I only used Newcomb as an example to show that determining whether a simulation actually simulates a problem isn't trivial. The issue here is not finding particular simulations for Newcomb or other problems, but the general concept of correctly linking problems to simulations. As I said, it's a rather mathematical issue. Your last statement seems the most relevant one to me:

To simulate Newcomb's problem with a real agent, you have the problem of convincing the agent you can predict his decision, even though in fact you can't.

Can we generalize this to mean "if a problem can't exist in reality, an accurate simulation of it can't exist either" or something along those lines? Can we prove this?

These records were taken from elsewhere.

===== src/rtl/lite_pkg.sv =====
package lite_pkg;

  // Bus widths
  localparam int WORD_W    = 16;
  localparam int WB_ADDR_W = 32;
  localparam int SEL_W     = 2;
  localparam int OPC_W     = 4;

  // Operand field in instruction bits 11 to 0, a halfword address
  localparam int OPER_W = 12;

  // Data word on both buses
  typedef logic [WORD_W-1:0] word_t;

  // Byte address on the Wishbone side
  typedef logic [WB_ADDR_W-1:0] wb_addr_t;

  // Halfword address on the core side, byte address without bit 0
  typedef logic [WB_ADDR_W-1:1] half_addr_t;

  // Byte lanes, bit 1 is the high byte
  typedef logic [SEL_W-1:0] sel_t;

  // First fetch after reset, as a byte address
  localparam wb_addr_t RESET_PC = '0;

  // Instruction opcodes in bits 15 to 12
  // Unlisted codes run as NOP
  typedef enum logic [OPC_W-1:0] {
    NOP = 4'd0,
    LD  = 4'd1,
    ADD = 4'd2,
    ST  = 4'd3,
    STL = 4'd4,
    STH = 4'd5,
    JMP = 4'd6
  } opcode_t;

  // Core bus request, all strobes active low
  typedef struct packed {
    half_addr_t addr;
    word_t      dout;
    logic       rd_n;
    logic       wr_n;
    logic       wr_h_n;
    logic       wr_l_n;
  } core_bus_t;

  // Bridge FSM
  typedef enum logic [1:0] {
    IDLE = 2'd0,
    STRB = 2'd1,
    DONE = 2'd2
  } bridge_state_t;

  // Core FSM
  typedef enum logic [1:0] {
    FETCH    = 2'd0,
    EXEC     = 2'd1,
    HALTWAIT = 2'd2
  } core_state_t;

endpackage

Can we generalize this to mean "if a problem can't exist in reality, an accurate simulation of it can't exist either" or something along those lines? Can we prove this?

I would cast this sentence in this form, seeing that if a problem contains some infinite it's impossibile for it to exist in reality. Can an infinite transition system be simulated by a finite transition sistem? If there's only one which can be, then this would disprove your conjecture. The converse of course it's not true...

I'm not sure what you mean by an infinite transition system. Are you referring to circular causality such as in Newcomb, or to an actually infinite number of states such as a variant of Sleeping Beauty in which on each day the coin is tossed anew and the experiment only ends once the coin lands heads?

Regardless, I think I have already disproven the conjecture I made above in another comment:

Omega predicting an otherwise irrelevant random factor such as a fair coin toss can be reduced to the random factor itself, thereby getting rid of Omega. Equivalence can easily be proven because regardless of whether we allow for backwards causality and whatnot, a fair coin is always fair and even if we assume that Omega may be wrong, the probability of error must still be the same for either side of the coin, so in the end Omega is exactly as random as the coin itself no matter Omega's actual accuracy.